SMART is a common acronym we use to set goals within our capabilities for motivation. It stands for Specific, Measurable, Attainable, Relevant, and Timely. By setting goals, we can keep motivated to achieve that next milestone in our road to a healthy and active lifestyle.
An example of an effective SMART goal would be: "I will go for a 35-minute walk Monday through Friday at the local track every week for the next three months, so I am no longer classified as 'sedentary' and can improve my cardiovascular health". That goal was specific, measurable, attainable, relevant, and timely, making it an effective SMART goal.
On the other hand, an "I will exercise more" goal is not a SMART goal since it does not meet our criteria of being specific, measurable, attainable, relevant, or timely.
SMART goals are those that can seamlessly fit into your current lifestyle—hence the acronym's attainable and reasonable elements. Setting goals that are against the flow of your daily life puts those SMART goals in a more difficult position to succeed.
If you have any questions about SMART goals, please contact your exercise physiologist or specialist to help formulate an individualized plan.
2. Participate in things you enjoy.
To benefit from exercise, it is important to remain consistent for a long period of time. Consistency cannot be obtained unless we are ready, motivated and able to do what we are planning. When you know what is within your limits, participate in something that makes you excited to get outside and start moving. For some, like Dr. Lubarsky, it is biking. For others, it is pickleball, running, swimming, Zumba classes, walking, and more. Participating in what makes you happy feels less like a task to exercise but rather a fun pastime where you enjoy the act of doing it.
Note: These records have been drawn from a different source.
File: src/rtl/sha_msg_sched.sv
// SHA-2 message-schedule generator: takes 16 message words, emits W[0..ROUNDS-1]
// through a registered valid/ready port with round index and last flag.
module sha_msg_sched #(
  parameter int WORD_W = 32,
  parameter int ROUNDS = 64
) (
  input  logic              clk_i,
  input  logic              rst_ni,
  input  logic              start_i,
  input  logic              m_valid_i,
  output logic              m_ready_o,
  input  logic [WORD_W-1:0] m_data_i,
  output logic              w_valid_o,
  input  logic              w_ready_i,
  output logic [WORD_W-1:0] w_data_o,
  output logic [6:0]        w_round_o,
  output logic              w_last_o,
  output logic              busy_o
);

  typedef enum logic [1:0] {
    IDLE   = 2'd0,
    LOAD   = 2'd1,
    EXPAND = 2'd2
  } state_e;

  localparam int S0A = (WORD_W == 64) ? 1  : 7;
  localparam int S0B = (WORD_W == 64) ? 8  : 18;
  localparam int S0C = (WORD_W == 64) ? 7  : 3;
  localparam int S1A = (WORD_W == 64) ? 19 : 17;
  localparam int S1B = (WORD_W == 64) ? 61 : 19;
  localparam int S1C = (WORD_W == 64) ? 6  : 10;
  localparam logic [6:0] LAST_RND = 7'(ROUNDS - 1);

  function automatic logic [WORD_W-1:0] rotr(input logic [WORD_W-1:0] x, input int unsigned n);
    return (x >> n) | (x << (WORD_W - n));
  endfunction

  function automatic logic [WORD_W-1:0] sig0(input logic [WORD_W-1:0] x);
    return rotr(x, S0A) ^ rotr(x, S0B) ^ (x >> S0C);
  endfunction

  function automatic logic [WORD_W-1:0] sig1(input logic [WORD_W-1:0] x);
    return rotr(x, S1A) ^ rotr(x, S1B) ^ (x >> S1C);
  endfunction

  state_e            state_q, state_d;
  logic [6:0]        cnt_q, cnt_d;
  logic [WORD_W-1:0] win_q [16];
  logic              w_valid_q, w_valid_d;
  logic [WORD_W-1:0] w_data_q, w_data_d;
  logic [6:0]        w_round_q, w_round_d;
  logic              w_last_q, w_last_d;

  logic              out_free_s;
  logic              load_acc_s;
  logic              exp_go_s;
  logic              push_s;
  logic              at_last_s;
  logic [WORD_W-1:0] exp_word_s;
  logic [WORD_W-1:0] push_word_s;

  // win_q[0] is W[t-1], win_q[15] is W[t-16]
  assign exp_word_s  = sig1(win_q[1]) + win_q[6] + sig0(win_q[14]) + win_q[15];
  assign out_free_s  = !w_valid_q || w_ready_i;
  assign load_acc_s  = (state_q == LOAD) && m_valid_i && out_free_s;
  assign exp_go_s    = (state_q == EXPAND) && out_free_s;
  assign push_s      = load_acc_s || exp_go_s;
  assign push_word_s = (state_q == LOAD) ? m_data_i : exp_word_s;
  assign at_last_s   = (cnt_q == LAST_RND);

  assign m_ready_o = (state_q == LOAD) && out_free_s;
  assign busy_o    = (state_q != IDLE);
  assign w_valid_o = w_valid_q;
  assign w_data_o  = w_data_q;
  assign w_round_o = w_round_q;
  assign w_last_o  = w_last_q;

  always_comb begin
    state_d = state_q;
    cnt_d   = cnt_q;
    case (state_q)
      IDLE: begin
        if (start_i) begin
          state_d = LOAD;
          cnt_d   = 7'd0;
        end else begin
          state_d = IDLE;
        end
      end
      LOAD: begin
        if (load_acc_s) begin
          cnt_d   = cnt_q + 7'd1;
          state_d = (cnt_q == 7'd15) ? EXPAND : LOAD;
        end else begin
          state_d = LOAD;
        end
      end
      EXPAND: begin
        if (exp_go_s) begin
          cnt_d   = cnt_q + 7'd1;
          state_d = at_last_s ? IDLE : EXPAND;
        end else begin
          state_d = EXPAND;
        end
      end
      default: begin
        state_d = IDLE;
        cnt_d   = 7'd0;
      end
    endcase
  end

  always_comb begin
    w_valid_d = w_valid_q;
    w_data_d  = w_data_q;
    w_round_d = w_round_q;
    w_last_d  = w_last_q;
    if (push_s) begin
      w_valid_d = 1'b1;
      w_data_d  = push_word_s;
      w_round_d = cnt_q;
      w_last_d  = at_last_s;
    end else if (w_ready_i) begin
      w_valid_d = 1'b0;
    end else begin
      w_valid_d = w_valid_q;
    end
  end

  always_ff @(posedge clk_i or negedge rst_ni) begin
    if (!rst_ni) begin
      state_q   <= IDLE;
      cnt_q     <= 7'd0;
      w_valid_q <= 1'b0;
      w_data_q  <= '0;
      w_round_q <= 7'd0;
      w_last_q  <= 1'b0;
    end else begin
      state_q   <= state_d;
      cnt_q     <= cnt_d;
      w_valid_q <= w_valid_d;
      w_data_q  <= w_data_d;
      w_round_q <= w_round_d;
      w_last_q  <= w_last_d;
    end
  end

  // Not cleared between blocks: LOAD overwrites all 16 entries.
  always_ff @(posedge clk_i or negedge rst_ni) begin
    if (!rst_ni) begin
      win_q <= '{default: '0};
    end else if (push_s) begin
      win_q[0] <= push_word_s;
      for (int i = 1; i < 16; i++) begin
        win_q[i] <= win_q[i-1];
      end
    end
  end

endmodule

File: config.mk
export PLATFORM = sky130hd
export DESIGN_NAME = sha_msg_sched
export DESIGN_NICKNAME = d
export VERILOG_FILES = /design/src/rtl/sha_msg_sched.sv
export SDC_FILE = /design/constraint.sdc
export NUM_CORES = 1
export LEC_CHECK = 0
export CAP_MARGIN = 20
export CORE_UTILIZATION = 45
export DETAILED_ROUTE_END_ITERATION = 7
export PLACE_DENSITY = 0.68
export REMOVE_ABC_BUFFERS = 1
export SYNTH_ARGS = -nofsm -noshare
export SYNTH_HDL_FRONTEND = slang
export SYNTH_SLANG_ARGS = --single-unit
File: constraint.sdc
create_clock -name clk_i -period 5.3 [get_ports clk_i]
set_clock_uncertainty 0.05 [all_clocks]
set_input_delay 0.53 -clock clk_i [delete_from_list [all_inputs] [get_ports clk_i]]
set_output_delay 0.53 -clock clk_i [all_outputs]
set_load 0.03 [all_outputs]
# Word-level counts from Yosys, hierarchy flattened
# Cells that the tools add are included.
[totals]
mem_count = 0
word_cells = 64
output_inout_bits = 43
latch_bits = 0
mem_bits_rw = 0
in_bits = 37
romBits = 0
ff_bits = 530
[op_classes]
muxes = 13
n_div = 0
reduce_logical = 11
magnitude_cmp = 0
bitwise = 8
shift = 0
n_mul = 0
eq_ne = 7
add_sub_neg = 4
[ops]
columns = ["cell", "count"]
rows = [
  ["32-bit adder", 3],
  ["32-bit XOR", 2],
  ["32-bit two-way mux", 1],
  ["13-bit by 32-bit bitwise OR with 32-bit output", 1],
  ["14-bit by 32-bit bitwise OR with 32-bit output", 1],
  ["15-bit by 32-bit bitwise OR with 32-bit output", 1],
  ["25-bit by 32-bit bitwise OR with 32-bit output", 1],
  ["32-bit by 22-bit XOR with 32-bit output", 1],
  ["32-bit by 29-bit XOR with 32-bit output", 1],
  ["7-bit two-way mux", 3],
  ["7-bit one-hot mux with 3 select lines", 1],
  ["2-bit two-way mux", 4],
  ["7-bit by 1-bit adder with 7-bit output (second input constant)", 1],
  ["7-bit by 4-bit == test with 1-bit output (second input constant)", 1],
  ["7-bit by 6-bit == test with 1-bit output (second input constant)", 1],
  ["2-bit inequality test (second input constant)", 3],
  ["2-bit one-hot mux with 3 select lines", 1],
  ["1-bit logical AND", 4],
  ["2-bit nonzero test", 2],
  ["1-bit two-way mux", 3],
  ["3-bit AND reduction", 1],
  ["2-bit by 1-bit == test with 1-bit output (second input constant)", 1],
  ["2-bit == test (second input constant)", 1],
  ["2-bit logical NOT", 1],
  ["2 further kinds", 3],
]

# Logic depth before layout (Yosys ltp)
[logic_depth]
word_depth = 7
ltp_mapped = 18

# Least setup slack after synthesis
# OpenSTA, ideal clock, no wires.
[synth_timing]
path_type = "reg2reg"
start = "register win_q[466] (netlist name)"
end = "register win_q[503] (netlist name)"
n_path_buf = 1
t_arrival_ns = 3.746
synth_period_minus_slack_ns = 3.919
slack_ns = 1.381
path_stages_with_launch = 18
setup_time_ns = 0.123
path_cell_list = "dfrtp_1 clkbuf_1 xor2_1 xnor2_1 fa_1 fa_1 inv_1 ha_1 inv_1 fa_1 nor2b_4 o2111ai_2 o211ai_2 a31oi_2 o31ai_4 a21boi_1 xnor2_1 o221a_1"
[synth_via]
elab_chain_cells = 7
[synth_lines]
columns = ["item", "line_no", "text"]
rows = [
  ["start: declaration", "49", "logic [WORD_W-1:0] win_q [16];"],
  ["start signal: indexed assignment", "156", "win_q[i] <= win_q[i-1];"],
  ["15-bit by 32-bit bitwise OR with 32-bit output", "36", "return (x >> n) | (x << (WORD_W - n));"],
  ["32-bit XOR", "44", "return rotr(x, S1A) ^ rotr(x, S1B) ^ (x >> S1C);"],
  ["32-bit by 22-bit XOR with 32-bit output (*)", "44", ""],
  ["32-bit adder (*) (3 in series)", "64", "assign exp_word_s = sig1(win_q[1]) + win_q[6] + sig0(win_q[14]) + win_q[15];"],
  ["32-bit two-way mux (*)", "69", "assign push_word_s = (state_q == LOAD) ? m_data_i : exp_word_s;"],
]
# Mark *: on every way between the ends. The rest lies on a longest branch, timed or not.
# A chain may end at the register's enable or synchronous reset.

# Worst setup path after layout
[layout_timing]
start = "register win_q[471] (netlist name)"
end = "register win_q[508] (netlist name)"
[layout_via]
elab_chain_cells = 7
[layout_lines]
columns = ["item", "line_no"]
rows = [
  ["13-bit by 32-bit bitwise OR with 32-bit output / 15-bit by 32-bit bitwise OR with 32-bit output (equally long branches)", "36"],
  ["32-bit XOR", "44"],
  ["32-bit by 22-bit XOR with 32-bit output (*)", "44"],
  ["32-bit adder (*) (3 in series)", "64"],
  ["32-bit two-way mux (*)", "69"],
]
# Marked as above.

==> qor.csv <==
metric;value;unit
mapped cell area;0.0247;mm²
Root Driver;clkbuf_16;
Area Overhead vs Synth;12.1;%
fmax;0.226;GHz
startpoint types;flop;
Core Area;0.0540;mm²
Hold Fails Final Rpt;0;
element type at the critical path end;flop;
clk buf depth;3;
share of layout cells above drive strength 1;5.06;%
most common cell after layout, fill and taps aside;nand2_1;
vias per inst;5.03;
drt pass-1 iters;5;
WL/cell;17.1;µm
Pins Over Slew Limit;0;
Buf/Inv on CP;1;
die area;0.0558;mm²
Max Cap Violations;0;
cts bufs inserted;55;
total number of vias;17500;
Hold EP;win_q[319];
CP max stage cell;fa_1;
placed cell area;0.0257;mm²
initial antenna violation count;0;
Slew @ Worst Pin;0.974;ns
setup TNS;0;ns
hold path start;win_q[351];
critical path's largest stage delay;0.55;ns
reg2reg start;win_q[471];
Routed Antenna Nets;0;
Antenna Diode Count;0;
# clock sinks;530;
RSZ-0062 raised after global routing;false;
Die W;236;µm
Initial Utilization;45.7;%
io pins;80;
register area share after synthesis;53.7;%
fin area;0.0277;mm²
Most common cell on crit path;fa_1;
die height;236;µm
pin count of the biggest net entering global routing;181;
Hold Path Stages;2;
Async SR Flop Fraction;100;%
synthesized area per cell;8.87;µm²
#FFs+latches synth;530;
Crit path max-delay family;adder cells;
GRT Overall Usage;22.0;%
first-pass GRT wire length;96600;µm
Worst-Skew Late Latency;0.64;ns
drt drc;0;
Top FF cell, synth;dfrtp_1;
Rows;85;
WL final;59500;µm
commonest non-fill, non-tap cells in the layout;nand2_1 (1327), dfrtp_1 (530), inv_1 (134), o21ai_0 (127), xnor2_1 (92);
post-synth cell types;68;
# fillers;5001;
H-tree Lvls;2;
Tcrit/Tclk final;83.4;%
final setup vio count;0;
Place WS;0.883;ns
Critical R2R Capture;win_q[508];
status;completed;
fin util;51.3;%
DR iter-0 viols;1489;
Port Buffer Count;79;
data arrival time of the worst path;4.93;ns
post-route setup slack;0.879;ns
via count of the first global-routing pass;17400;
synth warn;0;
worst r2r path cells;13;
crit path kind;flop to flop;
fin crit period;4.42;ns
DP HPWL;40000;µm
Clock transition at path regs;0.07;ns
Reg2Reg Setup Slack;0.88;ns
EDFF count, synth;0;
CP cell instances;xor2_1 > xnor2_1 > fa_1 > fa_1 > inv_1 > ha_1 > nand4_2 > a31oi_1 > a41o_2 > a41oi_4 > o31ai_2 > mux2_4 > o21ai_2;
GR Overflow Total;0;
Routability Congestion;0.953;
required time worst endpoint;5.81;ns
Layout Nets;2874;
Rel. slew slack;35.0;%
Post-Synthesis Cells;2785;
Hold/Removal Path Class;flop to flop;
Worst Path Max Fanout;5;
CTS tree;done;
[synthesized netlist by cell type (3+ instances only)]
| master | instances | area share (%) |
|---|---|---|
| nand2_1 | 1327 | 20 |
| dfrtp_1 | 530 | 54 |
| clkbuf_1 | 149 | 2.3 |
| inv_1 | 134 | 2.0 |
| o21ai_0 | 127 | 2.6 |
| xnor2_1 | 92 | 3.3 |
| fa_1 | 62 | 5.0 |
| a21oi_1 | 54 | 1.1 |
| xor2_1 | 52 | 1.8 |
| ha_1 | 36 | 1.8 |
| buf_4 | 33 | 1.0 |
| nor2_1 | 29 | 0.44 |
| buf_1 | 15 | 0.23 |
| a21o_1 | 11 | 0.33 |
| nand4_1 | 9 | 0.23 |
| o21ai_1 | 9 | 0.18 |
| and3_1 | 8 | 0.20 |
| nand3_1 | 8 | 0.16 |
| nor3_1 | 7 | 0.14 |
| o21a_1 | 7 | 0.21 |
| a31oi_1 | 6 | 0.15 |
| mux2i_1 | 5 | 0.20 |
| nand2b_1 | 5 | 0.13 |
| a22o_1 | 4 | 0.14 |
| buf_2 | 4 | 0.081 |
| o21bai_1 | 4 | 0.12 |
| o22ai_1 | 4 | 0.10 |
| buf_6 | 3 | 0.14 |
| nor2b_1 | 3 | 0.076 |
Make sure exercises are within your predetermined limits and ask your provider or cardiologist what you can do to stay safely moving and healthy.
3. Get a group going or join an established exercise group.
Be it a local walking club, a class at your local fitness center, or finding a personal trainer or friend to exercise with, having increased moral support has been shown to keep people motivated when it comes to exercise. Having a friend or a support group makes individuals feel more excited to get out and exercise since it also becomes a social gathering. By involving yourself in established groups, you can form a network of friends with common interests, further motivating physical activity continuity. If there are no local groups for what you enjoy, ask your friends, spouse, children, family members, or colleagues to join in on the fun with you.
Making exercise reasonable, fun, goal-oriented, and a group affair can help to keep you motivated and consistent on the path to a healthier mind, body, and heart.